The picture is one of a relaxed lope on a pleasant afternoon, which for sprinters, is a superhuman feat, when one really thinks about it.  Sprinters’ sculpted, muscle-bound bodies are finely wrought, explosive racing machines. Watching them before a race, they’re like amped up ponies pawing at the ground, heads twitching, shoulders flexing; you half expect them to whinny and neigh.

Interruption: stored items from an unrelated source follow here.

<file path="src/rtl/npc_ctrl_pkg.sv">
// Shared types and constants for the NPC control path: sequencer state
// encoding, micro-command layout and decode-pattern constants.
package npc_ctrl_pkg;

    localparam int MICRO_LEN   = 7;
    localparam int PATTERN_LEN = 8;

    // {funct3, opcode[6:2]} of EBREAK
    localparam logic [PATTERN_LEN-1:0] EBREAK_PATTERN = 8'b00011100;

    typedef enum logic [2:0] {
        ST_IDLE   = 3'd0,
        ST_FETCH  = 3'd1,
        ST_DECODE = 3'd2,
        ST_EXEC   = 3'd3,
        ST_MEM    = 3'd4,
        ST_WB     = 3'd5,
        ST_HALT   = 3'd6,
        ST_ERR    = 3'd7
    } seq_state_e;

    typedef struct packed {
        logic       regen;
        logic       pcjen;
        logic       mwen;
        logic       pcren;
        logic [2:0] imm_type;
    } micro_cmd_t;

endpackage

</file>
<file path="src/rtl/npc_exec_sequencer_if.sv">
// Fetch, decode-table and store handshakes between the sequencer (master)
// and the rest of the core (slave).
interface npc_exec_sequencer_if import npc_ctrl_pkg::*; ();

    logic                   if_req;
    logic                   if_valid;
    logic [31:0]            if_inst;
    logic [PATTERN_LEN-1:0] lut_pattern;
    logic [MICRO_LEN-1:0]   micro_cmd;
    logic                   lut_hit;
    logic                   mem_req;
    logic                   mem_ack;

    modport master (
        output if_req, lut_pattern, mem_req,
        input  if_valid, if_inst, micro_cmd, lut_hit, mem_ack
    );

    modport slave (
        input  if_req, lut_pattern, mem_req,
        output if_valid, if_inst, micro_cmd, lut_hit, mem_ack
    );

endinterface

</file>
<file path="src/rtl/npc_exec_sequencer_fetch_watchdog.sv">
// Counts consecutive stalled FETCH cycles; expired fires on the stalled
// cycle that brings the count to FETCH_TIMEOUT, so the sequencer leaves
// FETCH on that same edge. Only built with NPC_FETCH_WATCHDOG_EN.
module fetch_watchdog #(
    parameter int unsigned FETCH_TIMEOUT = 16
) (
    input  logic clk,
    input  logic rst_n,
    input  logic clr,
    input  logic tick,
    output logic expired
);

    localparam int unsigned CW = $clog2(FETCH_TIMEOUT + 1);

    logic [CW-1:0] cnt_r;

    // stall counter: cleared outside FETCH, saturates at the limit
    always_ff @(posedge clk or negedge rst_n) begin
        if (!rst_n) begin
            cnt_r <= '0;
        end else if (clr) begin
            cnt_r <= '0;
        end else if (tick && (cnt_r != CW'(FETCH_TIMEOUT))) begin
            cnt_r <= cnt_r + CW'(1'b1);
        end else begin
            cnt_r <= cnt_r;
        end
    end

    assign expired = tick & (cnt_r == CW'(FETCH_TIMEOUT - 32'd1));

endmodule

</file>
<file path="src/rtl/npc_exec_sequencer.sv">
// NPC multi-cycle control sequencer: FETCH -> DECODE -> EXEC -> [MEM] -> WB.
// Forms the decode-table pattern, registers the returned micro command and
// issues the per-phase strobes. Stops in HALT on EBREAK and in ERR on a
// decode miss. Optional fetch watchdog: define NPC_FETCH_WATCHDOG_EN.
module npc_exec_sequencer import npc_ctrl_pkg::*; #(
    parameter int unsigned CNT_W         = 32,
    parameter int unsigned FETCH_TIMEOUT = 16
) (
    input  logic                        clk,
    input  logic                        rst_n,
    input  logic                        start,
    npc_exec_sequencer_if.master        bus,
    output logic [2:0]                  imm_type,
    output logic                        pc_sel_jump,
    output logic                        pc_sel_reg,
    output logic                        rf_we,
    output logic                        pc_we,
    output logic                        busy,
    output logic                        halt,
    output logic                        err,
    output logic [CNT_W-1:0]            retire_cnt
);

    seq_state_e             state_r;
    seq_state_e             state_next_s;
    logic [31:0]            inst_r;
    micro_cmd_t             ucmd_r;
    logic [CNT_W-1:0]       retire_cnt_r;
    logic [PATTERN_LEN-1:0] pattern_s;
    logic                   wd_expired_s;
    logic                   if_req_s;
    logic                   mem_req_s;
    logic                   unused_inst_s;

    assign pattern_s     = {inst_r[14:12], inst_r[6:2]};
    assign unused_inst_s = ^{inst_r[31:15], inst_r[11:7], inst_r[1:0]};

`ifdef NPC_FETCH_WATCHDOG_EN
    logic wd_clr_s;
    logic wd_tick_s;

    assign wd_clr_s  = (state_r != ST_FETCH);
    assign wd_tick_s = (state_r == ST_FETCH) & ~bus.if_valid;

    fetch_watchdog #(
        .FETCH_TIMEOUT (FETCH_TIMEOUT)
    ) u_fetch_watchdog (
        .clk     (clk),
        .rst_n   (rst_n),
        .clr     (wd_clr_s),
        .tick    (wd_tick_s),
        .expired (wd_expired_s)
    );
`else
    logic unused_timeout_s;

    assign unused_timeout_s = (FETCH_TIMEOUT == 32'd0);
    assign wd_expired_s     = 1'b0;
`endif

    // state register
    always_ff @(posedge clk or negedge rst_n) begin
        if (!rst_n) begin
            state_r <= ST_IDLE;
        end else begin
            state_r <= state_next_s;
        end
    end

    // next-state decision
    always_comb begin
        state_next_s = state_r;
        case (state_r)
            ST_IDLE: begin
                if (start) state_next_s = ST_FETCH;
                else       state_next_s = ST_IDLE;
            end
            ST_FETCH: begin
                if (bus.if_valid)      state_next_s = ST_DECODE;
                else if (wd_expired_s) state_next_s = ST_ERR;
                else                   state_next_s = ST_FETCH;
            end
            ST_DECODE: begin
                if (!bus.lut_hit)                     state_next_s = ST_ERR;
                else if (pattern_s == EBREAK_PATTERN) state_next_s = ST_HALT;
                else                                  state_next_s = ST_EXEC;
            end
            ST_EXEC: begin
                if (ucmd_r.mwen) state_next_s = ST_MEM;
                else             state_next_s = ST_WB;
            end
            ST_MEM: begin
                if (bus.mem_ack) state_next_s = ST_WB;
                else             state_next_s = ST_MEM;
            end
            ST_WB:   state_next_s = ST_FETCH;
            ST_HALT: state_next_s = ST_HALT;
            ST_ERR:  state_next_s = ST_ERR;
            default: state_next_s = ST_ERR;
        endcase
    end

    // per-state strobes and status decoded from the state register
    always_comb begin
        if_req_s  = 1'b0;
        mem_req_s = 1'b0;
        pc_we     = 1'b0;
        rf_we     = 1'b0;
        busy      = 1'b0;
        halt      = 1'b0;
        err       = 1'b0;
        case (state_r)
            ST_IDLE:   busy = 1'b0;
            ST_FETCH:  begin if_req_s = 1'b1; busy = 1'b1; end
            ST_DECODE: busy = 1'b1;
            ST_EXEC:   busy = 1'b1;
            ST_MEM:    begin mem_req_s = 1'b1; busy = 1'b1; end
            ST_WB:     begin pc_we = 1'b1; rf_we = ucmd_r.regen; busy = 1'b1; end
            ST_HALT:   halt = 1'b1;
            ST_ERR:    err = 1'b1;
            default:   err = 1'b1;
        endcase
    end

    assign bus.if_req      = if_req_s;
    assign bus.mem_req     = mem_req_s;
    assign bus.lut_pattern = pattern_s;

    // instruction register, loaded only on an accepted fetch
    always_ff @(posedge clk or negedge rst_n) begin
        if (!rst_n) begin
            inst_r <= 32'd0;
        end else if ((state_r == ST_FETCH) && bus.if_valid) begin
            inst_r <= bus.if_inst;
        end else begin
            inst_r <= inst_r;
        end
    end

    // micro command captured in DECODE and held until the next DECODE
    always_ff @(posedge clk or negedge rst_n) begin
        if (!rst_n) begin
            ucmd_r <= '0;
        end else if (state_r == ST_DECODE) begin
            ucmd_r <= micro_cmd_t'(bus.micro_cmd);
        end else begin
            ucmd_r <= ucmd_r;
        end
    end

    // retired-instruction counter, wraps naturally
    always_ff @(posedge clk or negedge rst_n) begin
        if (!rst_n) begin
            retire_cnt_r <= '0;
        end else if (state_r == ST_WB) begin
            retire_cnt_r <= retire_cnt_r + CNT_W'(1'b1);
        end else begin
            retire_cnt_r <= retire_cnt_r;
        end
    end

    assign imm_type    = ucmd_r.imm_type;
    assign pc_sel_jump = ucmd_r.pcjen;
    assign pc_sel_reg  = ucmd_r.pcren;
    assign retire_cnt  = retire_cnt_r;

endmodule

</file>
<file path="src/flat_wrapper.sv">
// flat-port wrapper written by rule: the top's interface ports become plain ports
module npc_exec_sequencer_flat import npc_ctrl_pkg::*;
#(
    parameter int unsigned CNT_W         = 32,
    parameter int unsigned FETCH_TIMEOUT = 16
)
  (clk, rst_n, start, imm_type, pc_sel_jump, pc_sel_reg, rf_we, pc_we, busy, halt, err, retire_cnt, bus_if_req, bus_lut_pattern, bus_mem_req, bus_if_valid, bus_if_inst, bus_micro_cmd, bus_lut_hit, bus_mem_ack);
  npc_exec_sequencer_if bus_i ();
  input  logic clk;
  input  logic rst_n;
  input  logic start;
  output logic [2:0] imm_type;
  output logic pc_sel_jump;
  output logic pc_sel_reg;
  output logic rf_we;
  output logic pc_we;
  output logic busy;
  output logic halt;
  output logic err;
  output logic [CNT_W-1:0] retire_cnt;
  output wire logic [$bits(bus_i.if_req)-1:0] bus_if_req;
  output wire logic [$bits(bus_i.lut_pattern)-1:0] bus_lut_pattern;
  output wire logic [$bits(bus_i.mem_req)-1:0] bus_mem_req;
  input wire logic [$bits(bus_i.if_valid)-1:0] bus_if_valid;
  input wire logic [$bits(bus_i.if_inst)-1:0] bus_if_inst;
  input wire logic [$bits(bus_i.micro_cmd)-1:0] bus_micro_cmd;
  input wire logic [$bits(bus_i.lut_hit)-1:0] bus_lut_hit;
  input wire logic [$bits(bus_i.mem_ack)-1:0] bus_mem_ack;
  assign bus_if_req = bus_i.if_req;
  assign bus_lut_pattern = bus_i.lut_pattern;
  assign bus_mem_req = bus_i.mem_req;
  assign bus_i.if_valid = bus_if_valid;
  assign bus_i.if_inst = bus_if_inst;
  assign bus_i.micro_cmd = bus_micro_cmd;
  assign bus_i.lut_hit = bus_lut_hit;
  assign bus_i.mem_ack = bus_mem_ack;
  npc_exec_sequencer #(.CNT_W(CNT_W), .FETCH_TIMEOUT(FETCH_TIMEOUT)) u_core (.clk(clk), .rst_n(rst_n), .start(start), .bus(bus_i), .imm_type(imm_type), .pc_sel_jump(pc_sel_jump), .pc_sel_reg(pc_sel_reg), .rf_we(rf_we), .pc_we(pc_we), .busy(busy), .halt(halt), .err(err), .retire_cnt(retire_cnt));
endmodule
</file>
<file path="config.mk">
export PLATFORM = sky130hd
export DESIGN_NAME = npc_exec_sequencer_flat
export DESIGN_NICKNAME = d
export VERILOG_FILES = /design/src/rtl/npc_ctrl_pkg.sv /design/src/rtl/npc_exec_sequencer_if.sv /design/src/rtl/npc_exec_sequencer_fetch_watchdog.sv /design/src/rtl/npc_exec_sequencer.sv /design/src/flat_wrapper.sv
export SDC_FILE = /design/constraint.sdc
export NUM_CORES = 1
export LEC_CHECK = 0
export CAP_MARGIN = 5
export CORE_MARGIN = 3
export CORE_UTILIZATION = 60
export CTS_BUF_LIST = sky130_fd_sc_hd__clkbuf_4
export DETAILED_ROUTE_END_ITERATION = 8
export DONT_BUFFER_PORTS = 1
export GPL_TIMING_DRIVEN = 0
export PLACE_DENSITY = 0.79
export SKIP_LAST_GASP = 1
export SLEW_MARGIN = 10
export SYNTH_ARGS = -nofsm -noshare
export SYNTH_HDL_FRONTEND = slang
export SYNTH_SLANG_ARGS = --single-unit
</file>
<file path="constraint.sdc">
create_clock -name clk -period 3 [get_ports clk]
set_input_delay 0.6 -clock clk [delete_from_list [all_inputs] [get_ports clk]]
set_output_delay 0.6 -clock clk [all_outputs]
set_load 0.01 [all_outputs]
</file>
After elaboration in Yosys (flattened, before gate mapping)
Cells that the tools add are included.

storage, ports and cells
  bits in registers = 57
  bits in latches = 0
  bits in writable memories = 0
  memory bits (read-only) = 0
  memories = 0

cells by class
  $add $sub $neg = 1
  multipliers = 0
  divide/modulo/power cells = 0
  order comparisons = 0
  equal/unequal tests = 8
  shifts and indexed selects = 0
  multiplexer cells = 14
  bitwise logic cells = 0
  reduce and logical (&&, ||, !) cells = 3

operator list
  cell                   number
  $add 32x1->32 const B  1
  $pmux 3 s8             1
  $eq 3x3->1 const B     4
  $mux 1                 10
  $eq 8x5->1 const B     1
  $eq 3x2->1 const B     2
  $mux 3                 2
  $reduce_or 5->1        1
  $eq 3x1->1 const B     1
  $logic_not 3->1        1
  $mux 2                 1
  $logic_and 1x1->1      1

Depth between registers and ports, before layout
  depth in word-level cells = 4
  gate-level depth with buffers = 6

Least setup slack after synthesis
Ideal clock, no wire load.

  kind = reg-to-output
  start point = reg u_core.state_r[2]
  end point = out rf_we
  arrival = 1.280 ns
  path slack = 1.120 ns
  stages on the path, launching flop included = 5
  buffers on the path = 2
  cells stage by stage = dfrtp_1 clkbuf_1 and3_1 clkbuf_1 and2_1

between the ends
  cells in the longest elaborated chain, start to end = 2

RTL lines
  item                    line                       source
  start, declared         npc_exec_sequencer.sv:24   seq_state_e state_r;
  start signal, assigned  npc_exec_sequencer.sv:66   state_r <= state_next_s;
  $eq 3x3->1              npc_exec_sequencer.sv:112  case (state_r)
  $mux 1                  npc_exec_sequencer.sv:112
  end, declared           flat_wrapper.sv:15         output logic rf_we;

No other way between the ends.

Final worst setup path
Same ends and word-level chain as after synthesis.

==> summary.md <==
| Metric | Value |
|---|---|
| Clock Tree Buf Depth | 2 |
| Post-Syn Nets | 245 |
| H-Tree Depth | 2 |
| Yosys reg bits | 50 |
| Worst setup path category | flip-flop to output port |
| Routed len/inst | 17.27 um |
| Max_cap viols | 0 |
| Area Growth Syn to Fin | 5.953% |
| Ys flop type | dfrtp_1 |
| Fin crit period | 2491 ps |
| Residual DRC count | 0 |
| Initial Util | 63.44% |
| Num rows | 22 |
| First-pass GRT wire length | 7210 um |
| Placed standard-cell area | 2435 um2 |
| Chip Height | 68.91 um |
| Fin worst setup slack | 508.7 ps |
| Seq pwr share | 56.5% |
| Final TNS setup | 0 ps |
| Number of synthesized flops with an enable pin | 0 |
| Clk_lat worst skew | 370 ps |
| Leakage | 1.168 nW |
| Status | finished, final reports clean |
| Synth top area share | 52.69% |
| Post-synth top cells | dfrtp_1, nand2_1, xor2_1, mux2_2, xnor2_1 |
| Inserted Clock Buffers | 5 |
| Placement Setup Slack | 888.7 ps |
| Vias per cell | 5.930 |
| CTS sink cnt | 50 |
| Ports | 97 |
| Hold crit path type | input port to async pin |
| Yosys top cell by area | dfrtp_1 |
| Startpoint types | flip-flop |
| Ys async rst share | 100.0% |
| Final Hold Viols | 0 |
| Max_slew headroom | 54.51% |
| Switching pwr | 0.6409 mW |
| CTS root buf | clkbuf_4 |
| Post-CTS Resized | 0 |
| # nets final | 253 |
| Period utilisation layout | 83.04% |
| Vias | 1,518 |
| Net Sw Frac | 35.17% |
| Largest net degree at the start of global routing | 51 |
| Initial antenna violation count | 0 |
| Detail Route Antenna Nets | 0 |
| Share of cells above drive strength 1 | 21.15% |
| DR pass1 iterations | 4 |
| Min Hold Slack | 60.86 ps |
| Register area share after synthesis | 52.69% |
| Iter 0 DRT Violations | 109 |
| Chip width | 68.91 um |
| Total gr overflow | 0 |
| R2R depth | 6 |
| Drt total wl | 4420 um |
| CP Capture Type | output port |
| Internal power | 1.182 mW |
| Largest register FFs | 32 |
| Hpwl dp | 3249 um |
| CTS tree | done |
| Worst-Margin Slew | 680.6 ps |
| Critical Path RT | 2400 ps |
| Yosys warnings | 0 |
| Achievable frequency | 0.4014 GHz |
| Final Setup Violations | 0 |
| Clock power frac | 16.3% |
| Reg clk slew, reported paths | 130 ps |
| Final instance area | 2516 um2 |
| Cell variety after synth | 40 |
| Ant. Diodes | 0 |
| Syn_area_per_cell | 11.93 um2 |
| Largest cells by area after synthesis | dfrtp_1, mux2_2, xor2_1 |
| Total GRT Usage | 20.60% |
| Syn Inst Count | 199 |
| Most frequent cell after synthesis | dfrtp_1 |
| Comb pwr share | 27.3% |
| Max-slew violation count | 0 |
| Maximum fanout along the worst path | 10 |
| Power per cell area | 724.3 nW/um2 |
| DIE AREA | 4749 um2 |
| RSZ-0062 raised after global routing | no |
| Arrival time worst endpoint | 1890 ps |
| Core area | 3744 um2 |
| Post-CTS Setup Inserts | 0 |
| Worst Skew | 10.13 ps |
| Synth Cell Area | 2375 um2 |
| Routability cong. | 0.7418 |
| IO buf count | 0 |
| Worst vdd ir | 0.0004841 V |
| Number of global-route vias before repair | 1,572 |
layer usage:
layer | vias to the layer above | global-route usage (%) | share of wire (%)
met5 | - | 0 | 0
met4 | 0 | 8.759 | 1.3
met3 | 7 | 6.645 | 7.9
met2 | 60 | 35.36 | 51
met1 | 746 | 23.46 | 39
li1 | 705 | - | -
repair_timing:
action                                 4_1_cts  5_1_grt
hold buffers                                 1        0
endpoints found under the hold margin       50        0
setup endpoints to repair                    0        0
cell usage in the layout (no fill, tap or decap), types with 3 or more instances in the layout:
cell type | netlist | routed
and3_1 | 5 | 5
buf_4 | 3 | 3
clkbuf_1 | 3 | 3
clkbuf_4 | 0 | 6
dfrtp_1 | 50 | 50
inv_1 | 6 | 6
mux2_2 | 15 | 15
nand2_1 | 16 | 16
nand3_1 | 6 | 6
nand4_1 | 6 | 6
nor2_1 | 8 | 8
nor3_1 | 7 | 7
nor3b_1 | 3 | 3
nor4_2 | 3 | 3
o21ai_0 | 3 | 3
xnor2_1 | 15 | 15
xor2_1 | 16 | 16
final timing paths:
kind	from	slack [ps]	end
worst min-delay path	rst_n	60	u_core.retire_cnt[18]$_DFFE_PN0P_
worst min register to register	u_core.imm_type[1]$_DFFE_PN0P_	530	u_core.imm_type[1]$_DFFE_PN0P_
max in group asynchronous	rst_n	2720	u_core.retire_cnt[27]$_DFFE_PN0P_
min in group clk	bus_micro_cmd[4]	360	u_core.ucmd_r[4]$_DFFE_PN0P_
worst max-delay path	u_core.state_r[2]$_DFF_PN0_	510	rf_we
worst max register to register	u_core.retire_cnt[0]$_DFFE_PN0P_	930	u_core.retire_cnt[20]$_DFFE_PN0P_
cell type report:
| type | instances | area, um2 |
|---|---|---|
| flip-flops and latches | 50 | 1251 |
| fillers | 306 | 1227 |
| multi-input cells | 133 | 1035 |
| plain buffers | 10 | 66.31 |
| well taps | 48 | 60.06 |
| clock buffers | 6 | 45.04 |
| repair buffers | 1 | 27.53 |
| inverters | 6 | 22.52 |
| clock inverters | 2 | 8.758 |
metrics by stage:
| step | total power [mW] | std cells | util [%] |
|---|---|---|---|
| finish | 1.823 | 256 | 67.21 |
| global route | 1.963 | 256 | 67.21 |
| CTS | 1.846 | 256 | 67.21 |
| detailed placement | 1.532 | 247 | 65.04 |
| global placement | 1.497 | 247 | 65.04 |
| floorplan | 1.424 | 199 | - |
power groups by stage:
stage / combinational, mW / clock, mW / sequential (mW)
2_1_floorplan: 0.421 / 0 / 1.00
3_3_place_gp: 0.462 / 0 / 1.03
5_1_grt: 0.562 / 0.344 / 1.06
4_1_cts: 0.504 / 0.309 / 1.03
6_report: 0.497 / 0.296 / 1.03
3_5_place_dp: 0.486 / 0 / 1.05
cells by family (layout without fill, tap and decap cells):
group	after synthesis	after routing	synth area share (%)
mux	15	15	7.113
compound gates	8	8	2.107
fa+ha+maj	1	1	0.5268
flops	50	50	52.69
simple gates	78	78	22.39
xor+xnor	31	31	11.43
buf+inv	16	25	3.741
worst max-delay path: stages, from the launching register on:
cell      delay, ps
dfrtp_1         440
clkbuf_1        330
and3_1          200
clkbuf_1        310
and2_1          250
Power figures use the tool's default switching activity.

The rules:  Don’t strain, stay on your game, do the things you’ve practiced thousands of times, don’t let your competition get you flustered, stay with your plan, the way you do things, the style and mechanics you do them with in your daily practice. But when the race starts, long experience and research tells them they run fastest and best when they can remain as relaxed as can be, wholly self-contained—while engaging every fiber of their being in herculean effort.

Keep your form!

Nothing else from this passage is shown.